* [Activity] Print the listing exactly, but only as far as the line containing "export CORE_UTILIZATION = 55". The first line and that line are both included.

Records to use Block Start

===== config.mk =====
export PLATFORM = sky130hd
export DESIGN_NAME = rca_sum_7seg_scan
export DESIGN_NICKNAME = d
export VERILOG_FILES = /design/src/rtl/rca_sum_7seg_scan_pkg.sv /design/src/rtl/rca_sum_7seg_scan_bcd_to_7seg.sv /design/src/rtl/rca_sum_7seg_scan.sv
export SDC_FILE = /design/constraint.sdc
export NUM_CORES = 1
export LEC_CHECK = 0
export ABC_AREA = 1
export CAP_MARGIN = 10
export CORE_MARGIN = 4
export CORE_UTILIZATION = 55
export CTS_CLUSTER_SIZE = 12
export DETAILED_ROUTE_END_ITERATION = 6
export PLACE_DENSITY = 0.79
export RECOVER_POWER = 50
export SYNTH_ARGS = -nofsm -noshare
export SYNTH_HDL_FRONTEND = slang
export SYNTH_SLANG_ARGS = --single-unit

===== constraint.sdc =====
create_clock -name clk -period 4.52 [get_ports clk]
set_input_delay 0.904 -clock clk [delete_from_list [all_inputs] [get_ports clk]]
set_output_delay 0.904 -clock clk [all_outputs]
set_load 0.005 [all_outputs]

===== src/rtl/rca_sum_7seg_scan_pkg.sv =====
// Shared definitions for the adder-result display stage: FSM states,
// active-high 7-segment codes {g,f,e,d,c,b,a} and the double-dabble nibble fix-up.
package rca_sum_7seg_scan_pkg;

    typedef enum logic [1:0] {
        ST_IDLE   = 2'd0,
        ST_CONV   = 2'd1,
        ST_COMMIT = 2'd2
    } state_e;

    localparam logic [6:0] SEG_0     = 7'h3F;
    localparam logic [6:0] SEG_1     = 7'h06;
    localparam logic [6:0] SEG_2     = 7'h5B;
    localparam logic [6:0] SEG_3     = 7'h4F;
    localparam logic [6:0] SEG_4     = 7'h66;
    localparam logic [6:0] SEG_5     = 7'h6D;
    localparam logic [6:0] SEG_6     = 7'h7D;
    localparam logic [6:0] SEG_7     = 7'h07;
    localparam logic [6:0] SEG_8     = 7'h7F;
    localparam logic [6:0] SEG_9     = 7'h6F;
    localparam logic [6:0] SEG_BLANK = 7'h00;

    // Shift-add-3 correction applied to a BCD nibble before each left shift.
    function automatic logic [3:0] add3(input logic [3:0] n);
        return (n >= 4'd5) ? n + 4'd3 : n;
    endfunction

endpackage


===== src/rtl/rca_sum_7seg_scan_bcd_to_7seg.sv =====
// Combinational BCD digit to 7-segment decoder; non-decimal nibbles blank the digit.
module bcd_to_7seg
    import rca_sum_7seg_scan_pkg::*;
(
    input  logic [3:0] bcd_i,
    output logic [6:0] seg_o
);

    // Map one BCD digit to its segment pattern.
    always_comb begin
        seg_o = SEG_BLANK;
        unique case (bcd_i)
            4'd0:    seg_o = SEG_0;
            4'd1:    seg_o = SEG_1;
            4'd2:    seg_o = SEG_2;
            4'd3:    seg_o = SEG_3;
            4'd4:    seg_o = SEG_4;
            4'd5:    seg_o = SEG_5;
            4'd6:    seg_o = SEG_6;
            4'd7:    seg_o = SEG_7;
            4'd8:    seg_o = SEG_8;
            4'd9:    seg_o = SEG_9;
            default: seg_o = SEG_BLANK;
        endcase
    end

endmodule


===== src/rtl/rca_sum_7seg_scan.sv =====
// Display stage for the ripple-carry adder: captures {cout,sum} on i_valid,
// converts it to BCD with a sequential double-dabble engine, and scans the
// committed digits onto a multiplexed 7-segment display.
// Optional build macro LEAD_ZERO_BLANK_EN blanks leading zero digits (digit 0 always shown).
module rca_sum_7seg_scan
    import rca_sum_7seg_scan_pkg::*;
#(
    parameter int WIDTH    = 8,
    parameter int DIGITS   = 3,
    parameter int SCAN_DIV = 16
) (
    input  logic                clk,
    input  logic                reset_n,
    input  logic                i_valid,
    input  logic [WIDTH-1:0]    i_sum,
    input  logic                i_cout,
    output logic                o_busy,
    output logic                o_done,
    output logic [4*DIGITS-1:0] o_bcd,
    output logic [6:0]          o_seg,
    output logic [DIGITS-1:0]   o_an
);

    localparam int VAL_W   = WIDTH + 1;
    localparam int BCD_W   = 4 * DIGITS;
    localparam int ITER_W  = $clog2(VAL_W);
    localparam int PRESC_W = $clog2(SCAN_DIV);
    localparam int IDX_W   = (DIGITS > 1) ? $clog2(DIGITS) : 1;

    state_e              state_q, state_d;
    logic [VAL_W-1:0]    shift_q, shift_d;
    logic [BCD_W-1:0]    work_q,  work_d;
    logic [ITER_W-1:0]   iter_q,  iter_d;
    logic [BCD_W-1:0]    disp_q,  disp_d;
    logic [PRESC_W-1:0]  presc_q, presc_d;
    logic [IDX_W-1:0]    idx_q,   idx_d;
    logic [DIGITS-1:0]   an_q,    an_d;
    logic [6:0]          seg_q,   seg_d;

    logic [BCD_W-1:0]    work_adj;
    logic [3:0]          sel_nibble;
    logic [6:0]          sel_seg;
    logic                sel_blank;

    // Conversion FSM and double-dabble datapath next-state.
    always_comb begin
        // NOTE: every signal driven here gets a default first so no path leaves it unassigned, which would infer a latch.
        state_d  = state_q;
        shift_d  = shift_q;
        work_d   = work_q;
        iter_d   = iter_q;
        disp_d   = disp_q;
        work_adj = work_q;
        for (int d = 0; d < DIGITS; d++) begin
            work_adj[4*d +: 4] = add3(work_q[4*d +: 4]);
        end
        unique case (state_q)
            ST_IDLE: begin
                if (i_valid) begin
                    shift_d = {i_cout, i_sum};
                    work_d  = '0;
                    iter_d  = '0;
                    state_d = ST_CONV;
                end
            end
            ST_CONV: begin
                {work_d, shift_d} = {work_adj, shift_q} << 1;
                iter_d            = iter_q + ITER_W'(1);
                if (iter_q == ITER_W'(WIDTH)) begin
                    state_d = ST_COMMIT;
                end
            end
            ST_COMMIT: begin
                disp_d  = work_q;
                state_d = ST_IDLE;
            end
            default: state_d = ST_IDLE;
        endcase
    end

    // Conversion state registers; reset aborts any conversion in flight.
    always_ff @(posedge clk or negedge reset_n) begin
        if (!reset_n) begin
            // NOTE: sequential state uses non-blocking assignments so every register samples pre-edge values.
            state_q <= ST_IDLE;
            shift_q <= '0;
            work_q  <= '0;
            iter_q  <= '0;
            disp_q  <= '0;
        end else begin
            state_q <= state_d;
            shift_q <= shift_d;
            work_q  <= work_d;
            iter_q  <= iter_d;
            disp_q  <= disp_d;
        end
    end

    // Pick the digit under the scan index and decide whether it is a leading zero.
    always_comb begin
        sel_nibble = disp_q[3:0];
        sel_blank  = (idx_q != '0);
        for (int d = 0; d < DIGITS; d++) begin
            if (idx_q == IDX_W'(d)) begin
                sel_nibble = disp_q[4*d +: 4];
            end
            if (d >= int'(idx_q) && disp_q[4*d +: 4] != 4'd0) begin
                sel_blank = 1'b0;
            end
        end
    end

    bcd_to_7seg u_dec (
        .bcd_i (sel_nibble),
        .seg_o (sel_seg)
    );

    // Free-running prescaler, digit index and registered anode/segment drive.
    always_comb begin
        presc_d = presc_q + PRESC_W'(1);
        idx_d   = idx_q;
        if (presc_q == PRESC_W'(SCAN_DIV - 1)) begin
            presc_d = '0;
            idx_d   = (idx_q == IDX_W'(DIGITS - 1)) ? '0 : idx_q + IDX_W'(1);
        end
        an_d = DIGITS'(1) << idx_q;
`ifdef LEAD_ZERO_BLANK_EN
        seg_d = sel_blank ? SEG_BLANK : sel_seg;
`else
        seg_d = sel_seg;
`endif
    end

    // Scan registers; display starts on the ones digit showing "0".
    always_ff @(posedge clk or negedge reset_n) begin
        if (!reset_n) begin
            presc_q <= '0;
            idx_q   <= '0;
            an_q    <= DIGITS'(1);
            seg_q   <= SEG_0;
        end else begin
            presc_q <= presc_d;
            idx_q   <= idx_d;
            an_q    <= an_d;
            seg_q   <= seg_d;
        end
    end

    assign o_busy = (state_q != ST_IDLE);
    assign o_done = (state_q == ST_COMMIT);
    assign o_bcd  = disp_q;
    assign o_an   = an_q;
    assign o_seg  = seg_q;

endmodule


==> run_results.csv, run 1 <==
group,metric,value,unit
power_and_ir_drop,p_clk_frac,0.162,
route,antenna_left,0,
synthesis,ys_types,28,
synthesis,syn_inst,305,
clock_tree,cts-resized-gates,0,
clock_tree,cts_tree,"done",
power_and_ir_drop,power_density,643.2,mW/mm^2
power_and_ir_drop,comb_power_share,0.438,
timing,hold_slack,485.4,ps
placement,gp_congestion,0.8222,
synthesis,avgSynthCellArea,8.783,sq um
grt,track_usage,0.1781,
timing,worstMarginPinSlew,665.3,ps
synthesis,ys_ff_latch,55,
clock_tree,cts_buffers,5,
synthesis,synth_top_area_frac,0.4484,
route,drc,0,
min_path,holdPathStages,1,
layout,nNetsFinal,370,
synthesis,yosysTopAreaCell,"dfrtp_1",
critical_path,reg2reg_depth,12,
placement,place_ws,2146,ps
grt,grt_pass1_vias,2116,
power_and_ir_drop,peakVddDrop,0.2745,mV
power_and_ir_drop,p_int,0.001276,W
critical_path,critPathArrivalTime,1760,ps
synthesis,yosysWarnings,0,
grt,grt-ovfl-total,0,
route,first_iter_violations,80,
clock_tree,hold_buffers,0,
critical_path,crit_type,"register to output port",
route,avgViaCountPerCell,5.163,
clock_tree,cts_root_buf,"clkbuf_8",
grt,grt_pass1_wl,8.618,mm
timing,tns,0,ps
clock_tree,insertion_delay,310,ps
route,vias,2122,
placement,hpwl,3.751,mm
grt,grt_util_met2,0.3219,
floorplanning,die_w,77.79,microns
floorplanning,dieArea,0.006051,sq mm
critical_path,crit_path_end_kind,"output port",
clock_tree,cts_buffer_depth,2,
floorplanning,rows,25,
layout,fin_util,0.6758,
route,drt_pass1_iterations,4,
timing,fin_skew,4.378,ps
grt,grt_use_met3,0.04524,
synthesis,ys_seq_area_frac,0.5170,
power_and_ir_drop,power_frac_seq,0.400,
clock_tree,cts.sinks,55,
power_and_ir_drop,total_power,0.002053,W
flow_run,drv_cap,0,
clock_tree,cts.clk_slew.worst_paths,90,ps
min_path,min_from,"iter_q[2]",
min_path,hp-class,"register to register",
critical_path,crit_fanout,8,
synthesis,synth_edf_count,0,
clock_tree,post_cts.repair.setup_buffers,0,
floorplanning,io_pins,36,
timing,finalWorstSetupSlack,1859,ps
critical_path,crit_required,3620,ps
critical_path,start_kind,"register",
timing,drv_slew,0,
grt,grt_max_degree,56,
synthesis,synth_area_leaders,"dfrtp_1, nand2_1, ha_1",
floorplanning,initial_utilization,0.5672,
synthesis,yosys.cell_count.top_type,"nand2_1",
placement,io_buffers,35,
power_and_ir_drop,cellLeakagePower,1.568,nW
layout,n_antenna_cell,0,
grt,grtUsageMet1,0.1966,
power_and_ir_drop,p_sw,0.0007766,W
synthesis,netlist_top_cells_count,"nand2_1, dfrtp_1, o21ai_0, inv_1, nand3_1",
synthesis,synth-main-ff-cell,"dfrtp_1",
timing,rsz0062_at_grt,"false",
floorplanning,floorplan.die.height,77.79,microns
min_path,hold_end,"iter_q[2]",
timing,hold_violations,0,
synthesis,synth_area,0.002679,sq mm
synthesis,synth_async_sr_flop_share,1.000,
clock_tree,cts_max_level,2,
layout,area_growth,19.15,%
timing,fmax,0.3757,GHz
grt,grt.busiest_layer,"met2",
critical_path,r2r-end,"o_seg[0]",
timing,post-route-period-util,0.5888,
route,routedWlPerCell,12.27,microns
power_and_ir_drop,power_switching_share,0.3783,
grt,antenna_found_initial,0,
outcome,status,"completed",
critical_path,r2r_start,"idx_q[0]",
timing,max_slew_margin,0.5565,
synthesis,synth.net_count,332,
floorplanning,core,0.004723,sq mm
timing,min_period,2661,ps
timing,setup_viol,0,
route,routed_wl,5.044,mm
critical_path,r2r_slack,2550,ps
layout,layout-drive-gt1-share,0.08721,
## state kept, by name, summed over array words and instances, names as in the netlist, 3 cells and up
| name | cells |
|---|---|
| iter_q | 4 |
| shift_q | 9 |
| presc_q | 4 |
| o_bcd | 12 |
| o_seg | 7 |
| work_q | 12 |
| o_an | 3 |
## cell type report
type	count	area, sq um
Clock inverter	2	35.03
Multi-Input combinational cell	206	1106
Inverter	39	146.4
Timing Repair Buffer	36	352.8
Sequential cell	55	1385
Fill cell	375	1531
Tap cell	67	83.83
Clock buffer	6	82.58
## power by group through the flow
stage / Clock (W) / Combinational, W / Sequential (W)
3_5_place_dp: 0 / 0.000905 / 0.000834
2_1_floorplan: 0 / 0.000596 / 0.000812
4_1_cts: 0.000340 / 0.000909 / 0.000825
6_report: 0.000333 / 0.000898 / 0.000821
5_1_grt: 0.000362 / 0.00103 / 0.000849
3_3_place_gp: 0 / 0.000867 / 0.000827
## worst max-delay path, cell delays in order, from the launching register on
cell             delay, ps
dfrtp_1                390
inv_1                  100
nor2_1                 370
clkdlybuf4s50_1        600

Records to use Block End

* [Task output]
===== config.mk =====
export PLATFORM = sky130hd
export DESIGN_NAME = rca_sum_7seg_scan
export DESIGN_NICKNAME = d
export VERILOG_FILES = /design/src/rtl/rca_sum_7seg_scan_pkg.sv /design/src/rtl/rca_sum_7seg_scan_bcd_to_7seg.sv /design/src/rtl/rca_sum_7seg_scan.sv
export SDC_FILE = /design/constraint.sdc
export NUM_CORES = 1
export LEC_CHECK = 0
export ABC_AREA = 1
export CAP_MARGIN = 10
export CORE_MARGIN = 4
export CORE_UTILIZATION = 55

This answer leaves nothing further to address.